◆ What is being asked ◆
Copy out every line of the records where the string "cells" occurs.

◆ Record excerpts ◆
=== Section Start ===

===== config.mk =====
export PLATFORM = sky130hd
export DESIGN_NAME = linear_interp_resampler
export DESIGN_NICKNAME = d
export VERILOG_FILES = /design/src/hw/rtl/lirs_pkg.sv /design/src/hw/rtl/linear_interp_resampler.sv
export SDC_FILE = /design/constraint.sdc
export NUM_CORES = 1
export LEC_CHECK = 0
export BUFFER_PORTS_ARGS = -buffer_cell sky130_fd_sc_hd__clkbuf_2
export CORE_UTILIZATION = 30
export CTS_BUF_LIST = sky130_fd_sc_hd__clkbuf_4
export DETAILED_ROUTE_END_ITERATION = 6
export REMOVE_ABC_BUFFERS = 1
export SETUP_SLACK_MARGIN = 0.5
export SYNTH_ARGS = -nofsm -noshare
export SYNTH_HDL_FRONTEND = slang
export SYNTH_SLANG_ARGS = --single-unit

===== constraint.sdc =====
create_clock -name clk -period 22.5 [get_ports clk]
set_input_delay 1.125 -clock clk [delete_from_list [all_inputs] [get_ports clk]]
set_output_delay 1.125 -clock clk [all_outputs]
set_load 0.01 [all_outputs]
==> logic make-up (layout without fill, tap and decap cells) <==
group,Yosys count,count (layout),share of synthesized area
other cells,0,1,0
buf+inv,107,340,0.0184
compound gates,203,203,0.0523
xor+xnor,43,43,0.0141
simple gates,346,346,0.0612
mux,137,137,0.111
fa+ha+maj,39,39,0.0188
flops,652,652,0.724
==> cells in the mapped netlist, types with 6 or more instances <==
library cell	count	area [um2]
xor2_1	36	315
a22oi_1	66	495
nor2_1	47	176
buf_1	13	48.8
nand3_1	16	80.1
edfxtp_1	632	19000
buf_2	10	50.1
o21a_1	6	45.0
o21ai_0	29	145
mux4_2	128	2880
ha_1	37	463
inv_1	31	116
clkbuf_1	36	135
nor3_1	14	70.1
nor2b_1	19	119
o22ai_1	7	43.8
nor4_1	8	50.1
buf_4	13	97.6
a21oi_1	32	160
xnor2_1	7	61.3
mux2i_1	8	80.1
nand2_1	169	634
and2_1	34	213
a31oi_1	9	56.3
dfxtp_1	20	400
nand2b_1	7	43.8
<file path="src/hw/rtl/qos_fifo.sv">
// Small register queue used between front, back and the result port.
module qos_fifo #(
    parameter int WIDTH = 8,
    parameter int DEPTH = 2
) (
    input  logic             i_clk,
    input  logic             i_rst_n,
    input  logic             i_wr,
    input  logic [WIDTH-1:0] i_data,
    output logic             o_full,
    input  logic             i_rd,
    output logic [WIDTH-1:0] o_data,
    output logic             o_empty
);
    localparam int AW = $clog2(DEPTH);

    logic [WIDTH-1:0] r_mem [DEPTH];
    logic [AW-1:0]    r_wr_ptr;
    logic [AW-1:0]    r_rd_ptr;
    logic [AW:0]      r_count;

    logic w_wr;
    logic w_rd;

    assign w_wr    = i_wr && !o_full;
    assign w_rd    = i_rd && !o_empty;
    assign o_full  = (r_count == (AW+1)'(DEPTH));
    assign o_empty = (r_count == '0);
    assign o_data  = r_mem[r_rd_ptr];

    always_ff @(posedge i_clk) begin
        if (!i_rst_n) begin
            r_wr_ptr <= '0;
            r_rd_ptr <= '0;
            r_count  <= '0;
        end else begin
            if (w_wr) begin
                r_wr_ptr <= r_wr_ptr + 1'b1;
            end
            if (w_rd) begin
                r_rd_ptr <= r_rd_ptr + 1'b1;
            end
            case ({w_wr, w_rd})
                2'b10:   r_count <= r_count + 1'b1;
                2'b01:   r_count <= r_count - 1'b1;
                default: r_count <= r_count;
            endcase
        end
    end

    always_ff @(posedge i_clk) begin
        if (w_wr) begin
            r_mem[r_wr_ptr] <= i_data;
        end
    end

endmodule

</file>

=== Section End ===

◆ Problem solution ◆
==> logic make-up (layout without fill, tap and decap cells) <==
other cells,0,1,0
==> cells in the mapped netlist, types with 6 or more instances <==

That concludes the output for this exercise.